Federal Home Loan Mortgage Corp. is a securities-fraud class action against Freddie Mac, which issued securities to fund its purchases and securitizations of mortgages. The plaintiff alleged that Freddie Mac had “concealed its overextension in the nontraditional mortgage market” (subprime mortgages or low-credit and high-risk instruments) “and its materially deficient underwriting, risk management and fraud detection practices through misstatements to investors.” The plaintiff further charged that it had suffered foreseeable injury when the risks arising from Freddie Mac’s allegedly misrepresented business practices materialized: the company reported a large quarterly loss and told the market that a substantial portion of its portfolio was at risk of incurring losses. Freddie Mac’s stock price fell after those disclosures.

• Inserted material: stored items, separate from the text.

## config.mk

```make
export PLATFORM = sky130hd
export DESIGN_NAME = eth_port_arbiter
export DESIGN_NICKNAME = d
export VERILOG_FILES = /design/src/rtl/eth_port_arbiter.sv
export SDC_FILE = /design/constraint.sdc
export NUM_CORES = 1
export LEC_CHECK = 0
export CAP_MARGIN = 5
export CORE_MARGIN = 2
export CORE_UTILIZATION = 39
export CTS_CLUSTER_SIZE = 8
export DETAILED_ROUTE_END_ITERATION = 10
export PLACE_DENSITY_LB_ADDON = 0.05
export SYNTH_ARGS = -nofsm -noshare
export SYNTH_HDL_FRONTEND = slang
export SYNTH_SLANG_ARGS = --single-unit
export TNS_END_PERCENT = 1
```

## constraint.sdc

```tcl
create_clock -name clk -period 1.8 [get_ports clk]
set_input_delay 0.36 -clock clk [delete_from_list [all_inputs] [get_ports clk]]
set_output_delay 0.36 -clock clk [all_outputs]
set_load 0.01 [all_outputs]
```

The District Court dismissed the case, holding that the plaintiff had not met its burden of pleading loss causation – a causal link between the defendant’s alleged acts or omissions and the plaintiff’s loss. The plaintiff had not alleged a corrective disclosure revealing the previously hidden or misrepresented “truth” about Freddie Mac’s purported underwriting and business practices, and the District Court concluded that the Sixth Circuit had not recognized the alternative theory of loss causation based on materialization of an allegedly concealed risk. The Sixth Circuit reversed.
Sixth Circuit’s Decision
The Sixth Circuit observed that a “decisive majority” of the federal circuit courts have held that plaintiffs can establish loss causation even without pleading a corrective disclosure. Instead, those courts have recognized an alternative theory of loss causation based on “materialization of the risk, whereby a plaintiff may allege proximate cause on the ground that negative investor inferences, drawn from a particular event or disclosure, caused the loss and were a foreseeable materialization of the risk concealed by the fraudulent statement.”
The Sixth Circuit noted that those other appellate courts “have recognized that defendants accused of securities fraud should not escape liability by simply avoiding a corrective disclosure.” Instead, those courts have held that a misstatement or omission can be “the proximate cause of an investment loss if the risk that caused the loss was within the zone of risk concealed by the misrepresentations and omissions alleged by a disappointed investor.”
The Sixth Circuit therefore held that, in light of its prior precedent “and the clear weight of persuasive authority, we join our fellow circuits in recognizing the viability of alternative theories of loss causation and apply materialization of the risk in this case.”
The court then ruled that the plaintiff’s allegations, as pled, sufficiently alleged a materialization of a concealed risk. Although Freddie Mac had publicly disclosed the risks of its portfolio, the court held that those warnings “mean little if [the plaintiff’s] allegations of systemic mismanagement within Freddie Mac are to be believed.” Freddie Mac’s financial reports had “highlighted rigorous underwriting requirements and quality control standards as key focus areas for management of credit risk,” but the plaintiff alleged that Freddie Mac had “disregarded its internal controls through such practices as artificial inflation of property values to lower loan-to-value ratios, . . . excessive application of exceptions to otherwise non-qualifying loans, . . . purchase of increasingly risky products, . . . and reliance on outdated evaluative software and fraud detection measures.” The Sixth Circuit therefore allowed the plaintiff to proceed on the theory that its losses arose when the risks created by those allegedly undisclosed practices materialized and caused Freddie Mac’s stock price to drop.
The Sixth Circuit’s acceptance of the materialization-of-the-risk theory of loss causation is perhaps not surprising, in that many other circuits have reached the same conclusion. We will continue to watch other hot loss-causation topics.